--- config.mk ---
export PLATFORM = sky130hd
export DESIGN_NAME = tcam
export DESIGN_NICKNAME = tcam
export VERILOG_FILES = /design/flow/design.v
export SDC_FILE = /design/flow/constraint.sdc
export NUM_CORES = 4
export LEC_CHECK = 1
export CORE_UTILIZATION = 50
--- constraint.sdc ---
current_design tcam

set clk_period 2.2
set clk_io_pct 0.2

create_clock -name clk0 -period $clk_period [get_ports {clk}]

set non_clock_inputs [all_inputs -no_clocks]
set_input_delay [expr $clk_period * $clk_io_pct] -clock clk0 $non_clock_inputs
set_output_delay [expr $clk_period * $clk_io_pct] -clock clk0 [all_outputs]
--- design.v ---
module pr_encoder_4_to_2 (
    D,       
    Y,       
    valid    
);
    input wire  [3:0] D;
    output wire [1:0] Y;
    output wire valid;
    assign Y[0] = D[3] || ((~D[2])&&D[1]);
    assign Y[1] = D[3] || D[2];
    assign valid = Y[1] || D[1] || D[0];
endmodule
module pr_encoder_16_to_4 (
    D,
    Y,
    valid
);
    input  wire [15:0] D;
    output wire [3:0] Y;
    output wire valid;
    wire valids [5:0];
    wire [1:0] results [3:0];
    pr_encoder_4_to_2 encoder1 (D[3:0], results[0], valids[0]);
    pr_encoder_4_to_2 encoder2 (D[7:4], results[1], valids[1]);
    pr_encoder_4_to_2 encoder3 (D[11:8],results[2], valids[2]);
    pr_encoder_4_to_2 encoder4 (D[15:12],results[3],valids[3]);
    pr_encoder_4_to_2 encoder5 ({valids[3],valids[2],valids[1],valids[0]},Y[3:2],);
    assign Y[1] = results[3][1] || results [2][1] || results [1][1] || results [0][1];
    assign Y[0] = results[3][0] || results [2][0] || results [1][0] || results [0][0];
    assign valid = valids [0] || valids [1] || valids [2] ||valids [3];
endmodule
module tcam (
    output wire [3:0] found_address,
    output wire hit,
    input [15:0] data,
    input write_readN,
    input [15:0] dontcare_mask,
    input [3:0] write_address,
    input clk,
    input resetN,
);
    reg [15:0] mem [0:15];
    reg [15:0] mem_dontcare_masks [0:15];
    reg  [15:0] result;
    pr_encoder_16_to_4 encoder (result, found_address, hit);
    integer i;
    always @(posedge clk) begin
        for (i = 0; i < 16; i = i + 1) begin
            result[i] <= ((mem[i] | mem_dontcare_masks[i]) == (data | mem_dontcare_masks[i]));
        end
    end
    always @(posedge clk or negedge resetN) begin
        if (~resetN) begin
            for (i = 0; i < 16; i = i + 1) begin
                mem[i] <= 16'b0;
                mem_dontcare_masks[i] <= 16'b0;
            end
        end
        else begin
            if (write_readN) begin
                mem[write_address] <= data;
                mem_dontcare_masks[write_address] <= dontcare_mask;
            end
        end
    end
endmodule
--- run.sh ---
#!/bin/bash
# OpenROAD 26Q1-2900-gdf79404cd8, Yosys 0.63+post, stock flow scripts
make -C /OpenROAD-flow-scripts/flow DESIGN_CONFIG=/design/flow/config.mk WORK_HOME=/design/flow/orfs finish
==> summary.txt <==
Implementation numbers.

- The type of destination of the critical path is a primary output.
- The beginning of the worst hold path is data[15].
- The cell area that synthesis handed to floorplanning was ~0.023 sq mm.
- Hold is met by just over 0.2 ns.
- After layout, the minimum clock period comes to roughly 2.2 ns.
- Once synthesis finished, the tally of register bits stood at between 500 and 600.
- The buffer depth of the longest clock path is 3.
- The depth of the most critical reg-to-reg path is 5.
- The worst supply voltage drop on vdd is 607 uV.
- For reference, the clock transition at the flip-flops on the worst setup and hold paths is 0.06 ns.
- Averaged over all synthesized cells, the footprint is 14.1 sq um.
- The number of instances in the synthesized netlist is roughly 1700.
- Per the final layout report, the fraction of cells sized above drive strength 1 comes to a little over a third.
- The cell depth of the worst min-delay path is 2.
- The number of core rows is 78.
- The maximum fanout count along the critical path is 2.
- The OpenROAD report gives the critical path a required time of about 1.8 ns.
- The final design instance area without fill is 0.0270 sq mm.
- For this run, the register share of the synthesized area comes to 56.2%.
- The stat command in Yosys gives a chip area of 0.0234 sq mm.
- The via count of the routed design is about 13000.
- Dividing the final minimum period by the clock period gives 101%.
- The launch point of the worst reg-to-reg path is mem[7][15]$_DFFE_PN0P_.
- Measured along the x axis, the die boundary spans between 200 and 250 um.
- Sequential cells burn 47.7% of the power.
- The category of the critical setup timing path is register to primary output.
- The chip occupies roughly 0.048 sq mm.
- Combinational logic is responsible for 18.4% of the overall power.
- As logged by OpenROAD, the buffers inserted on ports number ~43.
- In this run the standard cell core region covers 0.0458 sq mm.
- The share of flip-flops with an asynchronous set or reset after synthesis is between 90% and 100%.
- The script extracted a total leakage power of around 11 nW.
- The number of setup violations in the final report is 1.
- The worst min-delay path category is primary input to register.
- The least setup slack across all paths after layout is -0.0192 ns.
- The cell area power density is between 1000 and 1500 mW/mm^2.
- The CTS tree is done.
- For this block, the initial DRC count from the detailed router was approximately 600.
- The endpoint of the worst-slack reg-to-reg timing path is result[7]$_DFF_P_.
- The number of clock sinks seen by CTS is about 530.
- The internal portion of total power is around 0.021 W.
- The most used flip-flop cell is sky130_fd_sc_hd__dfrtp_1.
- The routed length per instance is 21.0 um.
- The pin closest to its max-slew limit shows a slew of approximately 0.48 ns.
- STA classifies the critical path startpoint as a register.
- The number of levels in the clock H-tree is 2.
- The switching power of the nets is 0.00691 W.
- Entering global routing, the biggest net connects ~79 pins.
- Relative to the synthesized area, the layout overhead comes to 15.6%.
- The number of antenna repair diodes is 0.
- The clock latency on the worst-skew pair is a little under 0.6 ns.
- After synthesis, the cell types taking the most area are sky130_fd_sc_hd__dfrtp_1 (55%), sky130_fd_sc_hd__mux2_2 (17%), sky130_fd_sc_hd__xnor2_1 (9.6%), sky130_fd_sc_hd__mux2_1 (4.8%), sky130_fd_sc_hd__mux2_4 (3.9%).
- The count of warning messages emitted by the tools is 27.
- The overall routed net length is approximately 49 mm.
- The cell type contributing the most total cell area after synthesis is sky130_fd_sc_hd__dfrtp_1.
- The synthesized design contains 0 enable-type register cells.
- Per the Yosys statistics, synthesis produced approximately 1700 cells.
- The number of slew-limit violations in the final report is 0.
- The hold violation count in the final report is 0.
- The max-cap violation count is 0.
- The flow ran to the end, but the final reports show violations.
- The reg2reg setup slack is about 0.44 ns.
- The final reports fail on negative setup slack.
- The remaining antenna violation count after routing is 0.
- The initial cell density of the core is between 50% and 60%.
- The number of top-level pins is between 40 and 50.
- The cell at the root of the clock tree is sky130_fd_sc_hd__clkbuf_16.
- The initial antenna violation count is 0.
- The switching part of the total is about a quarter.
- In the routed design, unresolved DRC markers number 0.
- The number of optimization iterations in the first detailed-route pass is 4.
- Global routing used a little under a quarter of the available tracks.
- The ratio of routed vias to standard cells is approximately 5.5.
- Measured along the y axis, the die boundary spans about 220 um.
- The final weighted congestion in routability-driven placement is 0.799.
- Across the routed clock network, the largest skew measured is about 0.015 ns.
- The highest clock frequency the design can meet is roughly 0.45 GHz.
- The share of Yosys cell area claimed by the top area cell type is 54.8%.
- The worst hold path terminates at mem[0][15]$_DFFE_PN0P_.
- Detailed placement reports a standard cell area of approximately 0.025 sq mm.
- Headroom to the max-slew limit came out at 67.8%.
- The count of unique library cells instantiated by Yosys is 25.
- Setup repair after global routing could not meet its margin everywhere.
- On the critical path the data arrives at 1.78 ns.
- According to the dpl log, the detail-placed design has an HPWL of a little under 30 mm.
- Global routing finished with a remaining overflow of 0.
- The clock network burns 33.9% of the power.
- The yosys warning tally is 4.
- The via count of the first global-routing pass is approximately 13000.
- The total clock buffers created by CTS is about 55.
- The global-route wire length before repair is ~79 mm.
[worst max path at each step]
stage | depth (start not counted) | end | start | slack [ns]
6_report | 4 | found_address[0] | result[3]$_DFF_P_ | -0.02
5_1_grt | 4 | found_address[0] | result[3]$_DFF_P_ | -0.12
4_1_cts | 3 | hit | result[2]$_DFF_P_ | -0.12
[what timing repair did]
action	in CTS	in global routing
hold buffers	2	0
endpoints found under the hold margin	42	0
endpoints found under the setup margin	5	4
gates resized	20	7
setup buffers	3	2
pin swaps	6	4
[state kept, by name, summed over array words and instances (netlist names)]
| signal | flops |
|---|---|
| mem | 256 |
| result | 16 |
| mem_dontcare_masks | 256 |
[synth_stat cells, drive strengths merged, types with 2 or more instances]
cell type	instances
xnor2	256
dfxtp	16
clkbuf	64
or3	6
o22ai	128
dfrtp	512
or4	32
buf	72
nor4	7
nand3	2
inv	5
nor3	5
nand2b	4
mux2	512
nor2	20
nand2	7
[per-stage QoR]
step	power (W)	setup TNS [ns]	cells	setup WS, ns	utilization, %
final	0.0276	-0.0192	2351	-0.0192	59.0
after global routing	0.0291	-0.118	2351	-0.116	59.0
after CTS	0.0280	-0.181	2350	-0.115	58.9
after detailed placement	0.0185	-7.12	2246	-0.0993	54.7
after global placement	0.0183	-6.45	2246	-0.0937	54.7
after floorplan	0.0170	0	1652	0.364	-
[area by class of cell]
| cell class | instances | area (sq um) |
|---|---|---|
| fillers | 3512 | 18800 |
| repair buffers | 136 | 1580 |
| well taps | 600 | 751 |
| clock inverters | 19 | 255 |
| clock buffers | 80 | 1570 |
| inverters | 5 | 18.8 |
| flip-flops and latches | 528 | 13100 |
| multi-input cells | 983 | 9700 |
[logic make-up (layout without fill, tap and decap cells)]
family          Yosys count  in the layout  synth area share [%]
simple gates             85             85                  2.25
flops                   528            528                  56.2
xor+xnor                256            256                  9.59
mux                     512            512                  25.6
buf+inv                 141            240                  2.82
compound gates          130            130                  3.51
[layer usage]
layer	vias to the layer above	part of all wire (%)	track usage, %
met5	-	0	0
met1	6703	45	35.5
met3	64	4.6	4.56
met2	163	48	36.2
met4	0	1.7	3.26
li1	5983	-	-
[power by group through the flow]
stage	Combinational (W)	Sequential [W]	Clock, W
final	0.00508	0.0132	0.00937
after global routing	0.00560	0.0135	0.0100
after CTS	0.00516	0.0132	0.00964
[cell usage in the layout (no fill, tap or decap), types with 2 or more instances in the layout]
master	instances
sky130_fd_sc_hd__buf_12	41
sky130_fd_sc_hd__buf_2	18
sky130_fd_sc_hd__buf_4	50
sky130_fd_sc_hd__bufinv_16	6
sky130_fd_sc_hd__clkbuf_1	15
sky130_fd_sc_hd__clkbuf_16	55
sky130_fd_sc_hd__clkbuf_8	10
sky130_fd_sc_hd__clkdlybuf4s50_1	21
sky130_fd_sc_hd__clkinv_2	10
sky130_fd_sc_hd__dfrtp_1	512
sky130_fd_sc_hd__dfxtp_1	10
sky130_fd_sc_hd__dfxtp_2	6
sky130_fd_sc_hd__inv_1	5
sky130_fd_sc_hd__mux2_1	99
sky130_fd_sc_hd__mux2_2	353
sky130_fd_sc_hd__mux2_4	60
sky130_fd_sc_hd__nand2_1	6
sky130_fd_sc_hd__nand2b_1	4
sky130_fd_sc_hd__nand3_1	2
sky130_fd_sc_hd__nor2_1	18
sky130_fd_sc_hd__nor2_2	2
sky130_fd_sc_hd__nor3_4	5
sky130_fd_sc_hd__nor4_2	2
sky130_fd_sc_hd__nor4_4	4
sky130_fd_sc_hd__o22ai_1	128
sky130_fd_sc_hd__or3_1	4
sky130_fd_sc_hd__or3_2	2
sky130_fd_sc_hd__or4_1	32
sky130_fd_sc_hd__xnor2_1	256
[critical path, stage by stage (launching register included)]
cell,delay [ns]
sky130_fd_sc_hd__dfxtp_2,0.33
sky130_fd_sc_hd__nor4_4,0.30
sky130_fd_sc_hd__o221ai_2,0.13
sky130_fd_sc_hd__a221o_1,0.30
sky130_fd_sc_hd__buf_2,0.13
Power and IR drop assume default switching activity.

YOUR ASSIGNMENT:
Wherever "constraint" appears in the listing, report the line it is on.

YOUR RESPONSE:
export SDC_FILE = /design/flow/constraint.sdc
--- constraint.sdc ---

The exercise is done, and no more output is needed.